Policy Type: Board- Strategic Outcomes
Related Policies: B1002
Linked Procedures: None
Related Laws: None
Related Standards: None
HLC Criterion: 2B2, 3A, 3B, 4A, 4B, 4C, 5A2, 5B4, 5C
As identified in the College purpose statement, continuing education programming is an essential service that assists students with developing new occupational skills to use in their current and/or future career.
Students receive value by engaging in the College’s continuing education courses, seminars, certifications, credentials, and programs (i.e. continuing education programming) designed to help them upgrade their skills for their current job, retrain for a new job, or prepare for a new career. By completing these activities, students potentially increase their employability, mobility, and earning potential. Students receive greater value when they can document their participation in continuing education programming that meets nationally recognized criteria. Students receive greater benefits when they can transfer their continuing education course or program between various other systems of professional development (e.g. Continuing Education Units, Continuing Professional Development Units, Professional Development Hours, Professional Learning Units, etc.). Students receive value by maintaining their current or obtaining a new professional license or certification. Students receive the greatest value when their continuing education programming can be connected to the College’s professional certificate and degree programs.

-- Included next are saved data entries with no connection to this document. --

**config.mk**
```make
export PLATFORM = sky130hd
export DESIGN_NAME = quadrature_mouse_emulator
export DESIGN_NICKNAME = d
export VERILOG_FILES = /design/src/hw/rtl/qme_pkg.sv /design/src/hw/rtl/quadrature_mouse_emulator.sv /design/src/hw/rtl/qme_front.sv /design/src/hw/rtl/qme_rem.sv /design/src/hw/rtl/qme_back.sv
export SDC_FILE = /design/constraint.sdc
export NUM_CORES = 1
export LEC_CHECK = 0
export BUFFER_PORTS_ARGS = -buffer_cell sky130_fd_sc_hd__buf_2
export CAP_MARGIN = 20
export CORE_MARGIN = 2
export CORE_UTILIZATION = 50
export DETAILED_ROUTE_END_ITERATION = 8
export GPL_TIMING_DRIVEN = 0
export HOLD_SLACK_MARGIN = 0.08
export PLACE_DENSITY = 0.71
export SLEW_MARGIN = 20
export SYNTH_ARGS = -nofsm -noshare
export SYNTH_HDL_FRONTEND = slang
export SYNTH_SLANG_ARGS = --single-unit
export TNS_END_PERCENT = 10
```
**constraint.sdc**
```tcl
create_clock -name clk_i -period 8.4 [get_ports clk_i]
set_input_delay 0.84 -clock clk_i [delete_from_list [all_inputs] [get_ports clk_i]]
set_output_delay 0.84 -clock clk_i [all_outputs]
set_load 0.1 [all_outputs]
```
`config.mk`:
```
export PLATFORM = sky130hd
export DESIGN_NAME = preamble_packet_parser_core
export DESIGN_NICKNAME = d
export VERILOG_FILES = /design/src/rtl/core/ppp_pkg.sv /design/src/rtl/core/ppp_in_stage.sv /design/src/rtl/core/ppp_parse.sv /design/src/rtl/core/ppp_out_stage.sv /design/src/rtl/core/preamble_packet_parser_core.sv
export SDC_FILE = /design/constraint.sdc
export NUM_CORES = 1
export LEC_CHECK = 0
export BUFFER_PORTS_ARGS = -buffer_cell sky130_fd_sc_hd__buf_4
export CAP_MARGIN = 20
export CORE_UTILIZATION = 60
export CTS_BUF_LIST = sky130_fd_sc_hd__clkbuf_4 sky130_fd_sc_hd__clkbuf_8
export CTS_CLUSTER_SIZE = 16
export DETAILED_ROUTE_END_ITERATION = 10
export GPL_TIMING_DRIVEN = 0
export PLACE_DENSITY = 0.88
export SYNTH_ARGS = -nofsm -noshare
export SYNTH_HDL_FRONTEND = slang
export SYNTH_SLANG_ARGS = --single-unit
export TNS_END_PERCENT = 5
```
`constraint.sdc`:
```
create_clock -name clk -period 2.7 [get_ports clk]
set_clock_uncertainty 0.05 [all_clocks]
set_input_delay 0.405 -clock clk [delete_from_list [all_inputs] [get_ports clk]]
set_output_delay 0.405 -clock clk [all_outputs]
set_load 0.05 [all_outputs]
```
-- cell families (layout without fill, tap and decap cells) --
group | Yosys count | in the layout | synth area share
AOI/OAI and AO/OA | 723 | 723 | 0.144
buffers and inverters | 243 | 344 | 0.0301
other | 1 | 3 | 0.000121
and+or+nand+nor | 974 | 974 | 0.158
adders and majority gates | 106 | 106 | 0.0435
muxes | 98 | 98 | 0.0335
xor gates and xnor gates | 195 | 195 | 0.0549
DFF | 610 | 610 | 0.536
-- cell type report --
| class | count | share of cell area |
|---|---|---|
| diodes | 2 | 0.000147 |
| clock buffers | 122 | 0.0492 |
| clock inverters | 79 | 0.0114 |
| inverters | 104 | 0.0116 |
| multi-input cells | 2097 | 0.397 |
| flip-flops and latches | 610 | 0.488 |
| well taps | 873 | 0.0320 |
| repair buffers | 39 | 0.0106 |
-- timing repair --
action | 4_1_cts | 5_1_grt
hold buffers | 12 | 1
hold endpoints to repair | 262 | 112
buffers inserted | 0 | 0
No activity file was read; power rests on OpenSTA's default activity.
===== config.mk =====
export PLATFORM = sky130hd
export DESIGN_NAME = prk_mul
export DESIGN_NICKNAME = d
export VERILOG_FILES = /design/src/hw/rtl/prk_pkg.sv /design/src/hw/rtl/prk_mul.sv
export SDC_FILE = /design/constraint.sdc
export NUM_CORES = 2
export LEC_CHECK = 0
export ABC_AREA = 1
export ABC_CLOCK_PERIOD_IN_PS = 10400
export BUFFER_PORTS_ARGS = -buffer_cell sky130_fd_sc_hd__buf_2
export CORE_ASPECT_RATIO = 0.8
export CORE_UTILIZATION = 40
export DETAILED_ROUTE_END_ITERATION = 12
export GPL_TIMING_DRIVEN = 0
export HOLD_SLACK_MARGIN = 0.06
export SLEW_MARGIN = 0
export SYNTH_ARGS = -nofsm -noshare
export SYNTH_HDL_FRONTEND = slang
export SYNTH_SLANG_ARGS = --single-unit

===== constraint.sdc =====
create_clock -name clk -period 10.4 [get_ports clk]
set_input_delay 2.08 -clock clk [delete_from_list [all_inputs] [get_ports clk]]
set_output_delay 2.08 -clock clk [all_outputs]
set_load 0.02 [all_outputs]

When employees complete continuing education programming, employers receive value from: an agile and skilled workforce that brings new ideas and creativity to a rapidly changing market and work environment; the alignment of employee skills with business goals and objectives; improved employee loyalty, morale, job satisfaction, and retention. This leads to a culture of continuity and consistency; improved productivity and profitability; and the opportunity to develop future organizational leaders.
To achieve these benefits, the Board directs the President to establish, execute, and continuously improve a program of continuing education.
Key Monitoring Activities:
As it relates to the key performance areas noted in the Monitoring College Effectiveness policy, the Board is interested in community need, student interest, enrollment, employment readiness, and deployment.
The measures and indicators suggested below are advisory in nature and are intended to provide the President with a broad range of ideas as to what the Board might find helpful as it monitors the College’s progress on the key performance areas for this strategic outcome. The President, at their discretion, can modify the measures and indicators as needed.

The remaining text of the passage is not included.